THE WORLD arguably has more footage of skateboarders than it needs—YouTube is full of the endlessly hilarious spectacle of ratty SoCal kids falling off railings. But Dragonslayer director Tristan Patterson focuses his lens on one of the characters behind the stunts: Josh "Skreech" Sandoval, a 23-year-old whose life boils down to skating and getting fucked up—oh, and parenting his baby.

Dragonslayer opens on a bright day in Orange County, as Skreech cleans out an empty pool he wants to skate in. He's chased off after only a few minutes, and the scene provides a pretty clear allegory for the way he lives his life: lots of grime and struggle in exchange for a few illicit moments of clear, ephemeral pleasure.

Skreech is a resilient narrator, blithe about the grim material circumstances of his life—he sleeps in tents and vans, gets wasted a lot, and while we don't learn much about his childhood, it clearly wasn't good. His relationship with his girlfriend, Leslie, provides the most concrete throughline in this loosely structured doc—Leslie is so achingly teenaged that she's difficult to watch, hiding behind red lipstick and giant sunglasses. She's quiet, Skreech says, but "sophisticated," inscrutable as she watches Skreech try to eat a hamburger while so fucked up he can't even keep the patty in the bun.
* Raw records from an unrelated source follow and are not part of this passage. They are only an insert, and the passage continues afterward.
--- src/hdl/qph_store.sv ---
// Slot store: occupied flags cleared at reset and the stored keys.
module qph_store
   import qph_pkg::*;
(
   input  logic              clock,
   input  logic              reset,
   input  qph_wr_type        wr,
   input  logic [SLOT_W-1:0] rd_idx,
   output logic              rd_occupied,
   output logic [KEY_W-1:0]  rd_key
);

   logic [TABLE_SIZE-1:0] occupied_ff;
   logic [KEY_W-1:0]      keys_ff [TABLE_SIZE];

   always_ff @(posedge clock) begin
      if (reset) begin
         occupied_ff <= '0;
      end else if (wr.en) begin
         occupied_ff[wr.idx] <= 1'b1;
      end
   end

   always_ff @(posedge clock) begin
      if (wr.en) begin
         keys_ff[wr.idx] <= wr.key;
      end
   end

   assign rd_occupied = occupied_ff[rd_idx];
   assign rd_key = keys_ff[rd_idx];

endmodule
[src/rtl/rmth_pkg.sv]
`default_nettype none
package rmth_pkg;

  // Default number of entries in each of the two heaps.
  localparam int HEAP_DEPTH_DEF = 512;

  // Field widths fixed by the interface.
  localparam int SAMPLE_W = 32;
  localparam int MED_W    = 33;
  localparam int CNT_W    = 11;

  // Datapath step codes issued by the controller.
  localparam logic [3:0] ST_NOP       = 4'd0;
  localparam logic [3:0] ST_LATCH     = 4'd1;
  localparam logic [3:0] ST_INS_INIT  = 4'd2;
  localparam logic [3:0] ST_INS_PAR   = 4'd3;
  localparam logic [3:0] ST_INS_CMP   = 4'd4;
  localparam logic [3:0] ST_TK_RD0    = 4'd5;
  localparam logic [3:0] ST_TK_RDLAST = 4'd6;
  localparam logic [3:0] ST_TK_LAST   = 4'd7;
  localparam logic [3:0] ST_TK_CHILD  = 4'd8;
  localparam logic [3:0] ST_TK_LEFT   = 4'd9;
  localparam logic [3:0] ST_TK_CMP    = 4'd10;
  localparam logic [3:0] ST_MED_RD    = 4'd11;
  localparam logic [3:0] ST_MED_SUM   = 4'd12;
  localparam logic [3:0] ST_OUT       = 4'd13;

  // Command from the controller to the datapath.
  typedef struct packed {
    logic [3:0] step;
    logic       other;    // work on the heap opposite the one the sample joins
    logic       use_top;  // insert the element taken from the other heap
  } cmd_t;

  // Status from the datapath to the controller.
  typedef struct packed {
    logic refused;
    logic take;
    logic ins_root;
    logic ins_move;
    logic tk_leaf;
    logic tk_move;
    logic out_free;
  } stat_t;

  // True when a belongs above b in the heap (max-heap or min-heap).
  function automatic logic goes_first(input logic signed [SAMPLE_W-1:0] a,
                                      input logic signed [SAMPLE_W-1:0] b,
                                      input logic is_max);
    goes_first = is_max ? (a > b) : (a < b);
  endfunction

endpackage
`default_nettype wire

[src/rtl/rmth_ctrl.sv]
`default_nettype none
module rmth_ctrl (
  input  wire logic            clk,
  input  wire logic            rst,
  input  wire logic            in_valid,
  output logic                 in_ready,
  output rmth_pkg::cmd_t       cmd,
  input  wire rmth_pkg::stat_t stat
);

  localparam logic [3:0] S_IDLE      = 4'd0;
  localparam logic [3:0] S_DECIDE    = 4'd1;
  localparam logic [3:0] S_INS_INIT  = 4'd2;
  localparam logic [3:0] S_INS_PAR   = 4'd3;
  localparam logic [3:0] S_INS_CMP   = 4'd4;
  localparam logic [3:0] S_TK_RD0    = 4'd5;
  localparam logic [3:0] S_TK_RDLAST = 4'd6;
  localparam logic [3:0] S_TK_LAST   = 4'd7;
  localparam logic [3:0] S_TK_CHILD  = 4'd8;
  localparam logic [3:0] S_TK_LEFT   = 4'd9;
  localparam logic [3:0] S_TK_CMP    = 4'd10;
  localparam logic [3:0] S_MED_RD    = 4'd11;
  localparam logic [3:0] S_MED_SUM   = 4'd12;
  localparam logic [3:0] S_OUT       = 4'd13;

  // Which heap operation of the current item is running.
  localparam logic [1:0] PH_TAKE    = 2'd0;
  localparam logic [1:0] PH_INS_TOP = 2'd1;
  localparam logic [1:0] PH_INS_S   = 2'd2;

  logic [3:0] state, state_next;
  logic [1:0] phase, phase_next;
  logic       ins_done;

  assign in_ready = (state == S_IDLE);

  // Step command for the datapath.
  always_comb begin
    cmd.use_top = (phase == PH_INS_TOP);
    cmd.other   = (phase == PH_INS_TOP);
    unique case (state)
      S_IDLE:      cmd.step = in_valid ? rmth_pkg::ST_LATCH : rmth_pkg::ST_NOP;
      S_INS_INIT:  cmd.step = rmth_pkg::ST_INS_INIT;
      S_INS_PAR:   cmd.step = rmth_pkg::ST_INS_PAR;
      S_INS_CMP:   cmd.step = rmth_pkg::ST_INS_CMP;
      S_TK_RD0:    cmd.step = rmth_pkg::ST_TK_RD0;
      S_TK_RDLAST: cmd.step = rmth_pkg::ST_TK_RDLAST;
      S_TK_LAST:   cmd.step = rmth_pkg::ST_TK_LAST;
      S_TK_CHILD:  cmd.step = rmth_pkg::ST_TK_CHILD;
      S_TK_LEFT:   cmd.step = rmth_pkg::ST_TK_LEFT;
      S_TK_CMP:    cmd.step = rmth_pkg::ST_TK_CMP;
      S_MED_RD:    cmd.step = rmth_pkg::ST_MED_RD;
      S_MED_SUM:   cmd.step = rmth_pkg::ST_MED_SUM;
      S_OUT:       cmd.step = rmth_pkg::ST_OUT;
      default:     cmd.step = rmth_pkg::ST_NOP;
    endcase
  end

  // An insertion ends at the root or when the element does not rank above its parent.
  always_comb begin
    ins_done = ((state == S_INS_PAR) && stat.ins_root) ||
               ((state == S_INS_CMP) && !stat.ins_move);
  end

  // Sequencing of the heap operations for one transaction.
  always_comb begin
    state_next = state;
    phase_next = phase;
    unique case (state)
      S_IDLE: begin
        if (in_valid) begin
          state_next = S_DECIDE;
        end
      end
      S_DECIDE: begin
        if (stat.refused) begin
          state_next = S_OUT;
        end else if (stat.take) begin
          phase_next = PH_TAKE;
          state_next = S_TK_RD0;
        end else begin
          phase_next = PH_INS_S;
          state_next = S_INS_INIT;
        end
      end
      S_INS_INIT: state_next = S_INS_PAR;
      S_INS_PAR, S_INS_CMP: begin
        if (ins_done) begin
          if (phase == PH_INS_TOP) begin
            phase_next = PH_INS_S;
            state_next = S_INS_INIT;
          end else begin
            state_next = S_MED_RD;
          end
        end else if (state == S_INS_PAR) begin
          state_next = S_INS_CMP;
        end else begin
          // The element moved up one level; read its new parent.
          state_next = S_INS_PAR;
        end
      end
      S_TK_RD0:    state_next = S_TK_RDLAST;
      S_TK_RDLAST: state_next = S_TK_LAST;
      S_TK_LAST:   state_next = S_TK_CHILD;
      S_TK_CHILD: begin
        if (stat.tk_leaf) begin
          phase_next = PH_INS_TOP;
          state_next = S_INS_INIT;
        end else begin
          state_next = S_TK_LEFT;
        end
      end
      S_TK_LEFT: state_next = S_TK_CMP;
      S_TK_CMP: begin
        if (stat.tk_move) begin
          state_next = S_TK_CHILD;
        end else begin
          phase_next = PH_INS_TOP;
          state_next = S_INS_INIT;
        end
      end
      S_MED_RD:  state_next = S_MED_SUM;
      S_MED_SUM: state_next = S_OUT;
      S_OUT: begin
        if (stat.out_free) begin
          state_next = S_IDLE;
        end
      end
      default: state_next = S_IDLE;
    endcase
  end

  always_ff @(posedge clk) begin
    if (rst) begin
      state <= S_IDLE;
      phase <= PH_INS_S;
    end else begin
      state <= state_next;
      phase <= phase_next;
    end
  end

endmodule
`default_nettype wire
It's hard to imagine a future for Skreech, and he doesn't seem able to envision one for himself, either—if you want to have your heart kinda broken, look no further than a scene in which Skreech and Leslie take his kid to the zoo. Skreech's doting eagerness is at complete odds with the way he lives the rest of the time, but the painful truth of Dragonslayer is that it offers no indication Skreech has any idea how to make a better life for either his child or himself.